Supplied material:
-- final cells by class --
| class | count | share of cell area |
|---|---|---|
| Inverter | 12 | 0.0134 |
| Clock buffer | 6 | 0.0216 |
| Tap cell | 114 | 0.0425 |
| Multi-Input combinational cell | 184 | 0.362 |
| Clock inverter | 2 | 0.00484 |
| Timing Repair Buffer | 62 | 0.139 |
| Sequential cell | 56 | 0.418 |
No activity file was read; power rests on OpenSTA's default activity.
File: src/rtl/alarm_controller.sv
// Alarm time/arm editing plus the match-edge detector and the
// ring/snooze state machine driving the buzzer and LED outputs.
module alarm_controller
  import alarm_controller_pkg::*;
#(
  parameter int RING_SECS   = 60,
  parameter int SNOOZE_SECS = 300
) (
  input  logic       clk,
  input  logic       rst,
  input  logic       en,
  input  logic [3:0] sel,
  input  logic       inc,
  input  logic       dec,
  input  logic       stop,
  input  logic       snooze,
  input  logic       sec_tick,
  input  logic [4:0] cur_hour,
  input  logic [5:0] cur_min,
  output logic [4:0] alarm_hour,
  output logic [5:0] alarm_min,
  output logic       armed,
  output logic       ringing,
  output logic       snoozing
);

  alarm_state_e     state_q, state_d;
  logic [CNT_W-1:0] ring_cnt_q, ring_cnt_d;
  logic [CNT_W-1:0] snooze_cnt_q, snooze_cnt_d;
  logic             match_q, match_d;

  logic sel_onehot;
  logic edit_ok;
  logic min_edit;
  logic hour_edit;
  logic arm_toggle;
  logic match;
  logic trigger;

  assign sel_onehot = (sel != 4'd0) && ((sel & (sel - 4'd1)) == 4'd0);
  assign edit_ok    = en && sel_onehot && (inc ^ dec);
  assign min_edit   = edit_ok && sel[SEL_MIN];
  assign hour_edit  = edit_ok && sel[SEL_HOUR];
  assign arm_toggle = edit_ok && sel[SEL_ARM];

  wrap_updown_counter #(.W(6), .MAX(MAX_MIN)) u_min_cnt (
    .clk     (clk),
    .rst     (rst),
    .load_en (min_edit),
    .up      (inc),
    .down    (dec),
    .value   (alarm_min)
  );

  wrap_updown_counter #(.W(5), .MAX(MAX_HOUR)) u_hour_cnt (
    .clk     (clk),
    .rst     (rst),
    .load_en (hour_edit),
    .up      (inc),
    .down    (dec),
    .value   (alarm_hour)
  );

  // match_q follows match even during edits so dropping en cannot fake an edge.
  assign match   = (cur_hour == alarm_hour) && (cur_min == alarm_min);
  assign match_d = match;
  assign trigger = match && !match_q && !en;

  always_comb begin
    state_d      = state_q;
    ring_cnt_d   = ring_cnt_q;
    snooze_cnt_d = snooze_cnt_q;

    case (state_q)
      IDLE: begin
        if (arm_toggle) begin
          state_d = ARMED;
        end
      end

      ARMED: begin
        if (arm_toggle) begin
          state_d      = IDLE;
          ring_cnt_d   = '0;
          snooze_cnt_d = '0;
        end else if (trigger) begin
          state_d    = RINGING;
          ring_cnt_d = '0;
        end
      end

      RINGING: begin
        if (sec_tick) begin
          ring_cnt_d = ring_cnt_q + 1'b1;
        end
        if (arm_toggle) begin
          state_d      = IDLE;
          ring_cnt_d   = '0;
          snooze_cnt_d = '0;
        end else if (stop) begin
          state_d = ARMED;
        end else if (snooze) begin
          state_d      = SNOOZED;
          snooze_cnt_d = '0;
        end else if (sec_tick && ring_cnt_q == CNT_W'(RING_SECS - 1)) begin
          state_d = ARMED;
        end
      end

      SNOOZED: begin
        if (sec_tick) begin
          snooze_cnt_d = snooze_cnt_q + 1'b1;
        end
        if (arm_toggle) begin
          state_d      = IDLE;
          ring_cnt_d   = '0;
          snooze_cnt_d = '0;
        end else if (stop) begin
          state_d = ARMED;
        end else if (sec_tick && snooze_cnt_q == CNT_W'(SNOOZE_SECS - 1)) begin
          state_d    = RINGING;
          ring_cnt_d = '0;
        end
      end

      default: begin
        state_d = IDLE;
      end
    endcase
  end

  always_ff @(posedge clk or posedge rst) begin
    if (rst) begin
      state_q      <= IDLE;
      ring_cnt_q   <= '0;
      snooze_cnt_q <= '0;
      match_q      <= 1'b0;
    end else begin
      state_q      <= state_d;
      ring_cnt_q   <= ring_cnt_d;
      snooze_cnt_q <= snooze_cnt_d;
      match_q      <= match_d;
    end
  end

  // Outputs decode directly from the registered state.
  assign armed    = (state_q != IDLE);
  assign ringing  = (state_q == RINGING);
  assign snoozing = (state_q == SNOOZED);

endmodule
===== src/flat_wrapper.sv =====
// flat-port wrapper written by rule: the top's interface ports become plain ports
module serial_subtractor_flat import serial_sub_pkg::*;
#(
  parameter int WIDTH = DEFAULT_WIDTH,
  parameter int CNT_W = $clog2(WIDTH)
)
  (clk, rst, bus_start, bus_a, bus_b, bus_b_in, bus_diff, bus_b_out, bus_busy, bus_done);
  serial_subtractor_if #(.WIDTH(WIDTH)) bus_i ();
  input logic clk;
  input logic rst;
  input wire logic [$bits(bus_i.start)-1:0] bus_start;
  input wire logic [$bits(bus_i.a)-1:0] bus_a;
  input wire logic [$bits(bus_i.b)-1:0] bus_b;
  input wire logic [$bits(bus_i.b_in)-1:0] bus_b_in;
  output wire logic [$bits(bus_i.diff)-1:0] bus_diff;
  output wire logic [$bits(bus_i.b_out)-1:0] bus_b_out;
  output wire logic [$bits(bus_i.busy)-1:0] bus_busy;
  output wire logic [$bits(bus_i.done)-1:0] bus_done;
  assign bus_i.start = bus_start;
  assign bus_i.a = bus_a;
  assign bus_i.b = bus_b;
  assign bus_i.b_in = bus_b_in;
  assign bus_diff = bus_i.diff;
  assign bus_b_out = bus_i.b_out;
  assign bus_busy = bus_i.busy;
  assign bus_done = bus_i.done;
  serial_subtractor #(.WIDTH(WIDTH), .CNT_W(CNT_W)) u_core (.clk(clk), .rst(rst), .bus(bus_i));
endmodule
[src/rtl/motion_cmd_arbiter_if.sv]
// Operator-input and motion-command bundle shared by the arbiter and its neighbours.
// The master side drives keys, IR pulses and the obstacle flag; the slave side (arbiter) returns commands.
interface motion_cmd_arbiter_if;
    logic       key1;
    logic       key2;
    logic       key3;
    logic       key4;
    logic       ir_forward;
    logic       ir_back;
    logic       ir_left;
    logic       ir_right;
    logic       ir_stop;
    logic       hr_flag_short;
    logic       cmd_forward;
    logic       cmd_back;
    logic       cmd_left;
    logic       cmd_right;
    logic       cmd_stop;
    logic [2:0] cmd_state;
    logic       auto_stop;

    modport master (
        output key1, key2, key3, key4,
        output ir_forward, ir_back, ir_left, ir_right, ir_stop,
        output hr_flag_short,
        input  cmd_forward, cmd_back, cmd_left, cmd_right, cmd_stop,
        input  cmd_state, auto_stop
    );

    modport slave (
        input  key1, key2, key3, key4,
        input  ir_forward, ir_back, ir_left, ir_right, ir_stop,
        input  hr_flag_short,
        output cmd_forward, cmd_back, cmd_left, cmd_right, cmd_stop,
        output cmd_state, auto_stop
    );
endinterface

Exercise brief: What you write must match the records above exactly, line for line.

Result for this task:
-- final cells by class --
| class | count | share of cell area |
|---|---|---|
| Inverter | 12 | 0.0134 |
| Clock buffer | 6 | 0.0216 |
| Tap cell | 114 | 0.0425 |
| Multi-Input combinational cell | 184 | 0.362 |
| Clock inverter | 2 | 0.00484 |
| Timing Repair Buffer | 62 | 0.139 |
| Sequential cell | 56 | 0.418 |
No activity file was read; power rests on OpenSTA's default activity.
File: src/rtl/alarm_controller.sv
// Alarm time/arm editing plus the match-edge detector and the
// ring/snooze state machine driving the buzzer and LED outputs.
module alarm_controller
  import alarm_controller_pkg::*;
#(
  parameter int RING_SECS   = 60,
  parameter int SNOOZE_SECS = 300
) (
  input  logic       clk,
  input  logic       rst,
  input  logic       en,
  input  logic [3:0] sel,
  input  logic       inc,
  input  logic       dec,
  input  logic       stop,
  input  logic       snooze,
  input  logic       sec_tick,
  input  logic [4:0] cur_hour,
  input  logic [5:0] cur_min,
  output logic [4:0] alarm_hour,
  output logic [5:0] alarm_min,
  output logic       armed,
  output logic       ringing,
  output logic       snoozing
);

  alarm_state_e     state_q, state_d;
  logic [CNT_W-1:0] ring_cnt_q, ring_cnt_d;
  logic [CNT_W-1:0] snooze_cnt_q, snooze_cnt_d;
  logic             match_q, match_d;

  logic sel_onehot;
  logic edit_ok;
  logic min_edit;
  logic hour_edit;
  logic arm_toggle;
  logic match;
  logic trigger;

  assign sel_onehot = (sel != 4'd0) && ((sel & (sel - 4'd1)) == 4'd0);
  assign edit_ok    = en && sel_onehot && (inc ^ dec);
  assign min_edit   = edit_ok && sel[SEL_MIN];
  assign hour_edit  = edit_ok && sel[SEL_HOUR];
  assign arm_toggle = edit_ok && sel[SEL_ARM];

  wrap_updown_counter #(.W(6), .MAX(MAX_MIN)) u_min_cnt (
    .clk     (clk),
    .rst     (rst),
    .load_en (min_edit),
    .up      (inc),
    .down    (dec),
    .value   (alarm_min)
  );

  wrap_updown_counter #(.W(5), .MAX(MAX_HOUR)) u_hour_cnt (
    .clk     (clk),
    .rst     (rst),
    .load_en (hour_edit),
    .up      (inc),
    .down    (dec),
    .value   (alarm_hour)
  );

  // match_q follows match even during edits so dropping en cannot fake an edge.
  assign match   = (cur_hour == alarm_hour) && (cur_min == alarm_min);
  assign match_d = match;
  assign trigger = match && !match_q && !en;

  always_comb begin
    state_d      = state_q;
    ring_cnt_d   = ring_cnt_q;
    snooze_cnt_d = snooze_cnt_q;

    case (state_q)
      IDLE: begin
        if (arm_toggle) begin
          state_d = ARMED;
        end
      end

      ARMED: begin
        if (arm_toggle) begin
          state_d      = IDLE;
          ring_cnt_d   = '0;
          snooze_cnt_d = '0;
        end else if (trigger) begin
          state_d    = RINGING;
          ring_cnt_d = '0;
        end
      end

      RINGING: begin
        if (sec_tick) begin
          ring_cnt_d = ring_cnt_q + 1'b1;
        end
        if (arm_toggle) begin
          state_d      = IDLE;
          ring_cnt_d   = '0;
          snooze_cnt_d = '0;
        end else if (stop) begin
          state_d = ARMED;
        end else if (snooze) begin
          state_d      = SNOOZED;
          snooze_cnt_d = '0;
        end else if (sec_tick && ring_cnt_q == CNT_W'(RING_SECS - 1)) begin
          state_d = ARMED;
        end
      end

      SNOOZED: begin
        if (sec_tick) begin
          snooze_cnt_d = snooze_cnt_q + 1'b1;
        end
        if (arm_toggle) begin
          state_d      = IDLE;
          ring_cnt_d   = '0;
          snooze_cnt_d = '0;
        end else if (stop) begin
          state_d = ARMED;
        end else if (sec_tick && snooze_cnt_q == CNT_W'(SNOOZE_SECS - 1)) begin
          state_d    = RINGING;
          ring_cnt_d = '0;
        end
      end

      default: begin
        state_d = IDLE;
      end
    endcase
  end

  always_ff @(posedge clk or posedge rst) begin
    if (rst) begin
      state_q      <= IDLE;
      ring_cnt_q   <= '0;
      snooze_cnt_q <= '0;
      match_q      <= 1'b0;
    end else begin
      state_q      <= state_d;
      ring_cnt_q   <= ring_cnt_d;
      snooze_cnt_q <= snooze_cnt_d;
      match_q      <= match_d;
    end
  end

  // Outputs decode directly from the registered state.
  assign armed    = (state_q != IDLE);
  assign ringing  = (state_q == RINGING);
  assign snoozing = (state_q == SNOOZED);

endmodule
===== src/flat_wrapper.sv =====
// flat-port wrapper written by rule: the top's interface ports become plain ports
module serial_subtractor_flat import serial_sub_pkg::*;
#(
  parameter int WIDTH = DEFAULT_WIDTH,
  parameter int CNT_W = $clog2(WIDTH)
)
  (clk, rst, bus_start, bus_a, bus_b, bus_b_in, bus_diff, bus_b_out, bus_busy, bus_done);
  serial_subtractor_if #(.WIDTH(WIDTH)) bus_i ();
  input logic clk;
  input logic rst;
  input wire logic [$bits(bus_i.start)-1:0] bus_start;
  input wire logic [$bits(bus_i.a)-1:0] bus_a;
  input wire logic [$bits(bus_i.b)-1:0] bus_b;
  input wire logic [$bits(bus_i.b_in)-1:0] bus_b_in;
  output wire logic [$bits(bus_i.diff)-1:0] bus_diff;
  output wire logic [$bits(bus_i.b_out)-1:0] bus_b_out;
  output wire logic [$bits(bus_i.busy)-1:0] bus_busy;
  output wire logic [$bits(bus_i.done)-1:0] bus_done;
  assign bus_i.start = bus_start;
  assign bus_i.a = bus_a;
  assign bus_i.b = bus_b;
  assign bus_i.b_in = bus_b_in;
  assign bus_diff = bus_i.diff;
  assign bus_b_out = bus_i.b_out;
  assign bus_busy = bus_i.busy;
  assign bus_done = bus_i.done;
  serial_subtractor #(.WIDTH(WIDTH), .CNT_W(CNT_W)) u_core (.clk(clk), .rst(rst), .bus(bus_i));
endmodule
[src/rtl/motion_cmd_arbiter_if.sv]
// Operator-input and motion-command bundle shared by the arbiter and its neighbours.
// The master side drives keys, IR pulses and the obstacle flag; the slave side (arbiter) returns commands.
interface motion_cmd_arbiter_if;
    logic       key1;
    logic       key2;
    logic       key3;
    logic       key4;
    logic       ir_forward;
    logic       ir_back;
    logic       ir_left;
    logic       ir_right;
    logic       ir_stop;
    logic       hr_flag_short;
    logic       cmd_forward;
    logic       cmd_back;
    logic       cmd_left;
    logic       cmd_right;
    logic       cmd_stop;
    logic [2:0] cmd_state;
    logic       auto_stop;

    modport master (
        output key1, key2, key3, key4,
        output ir_forward, ir_back, ir_left, ir_right, ir_stop,
        output hr_flag_short,
        input  cmd_forward, cmd_back, cmd_left, cmd_right, cmd_stop,
        input  cmd_state, auto_stop
    );

    modport slave (
        input  key1, key2, key3, key4,
        input  ir_forward, ir_back, ir_left, ir_right, ir_stop,
        input  hr_flag_short,
        output cmd_forward, cmd_back, cmd_left, cmd_right, cmd_stop,
        output cmd_state, auto_stop
    );
endinterface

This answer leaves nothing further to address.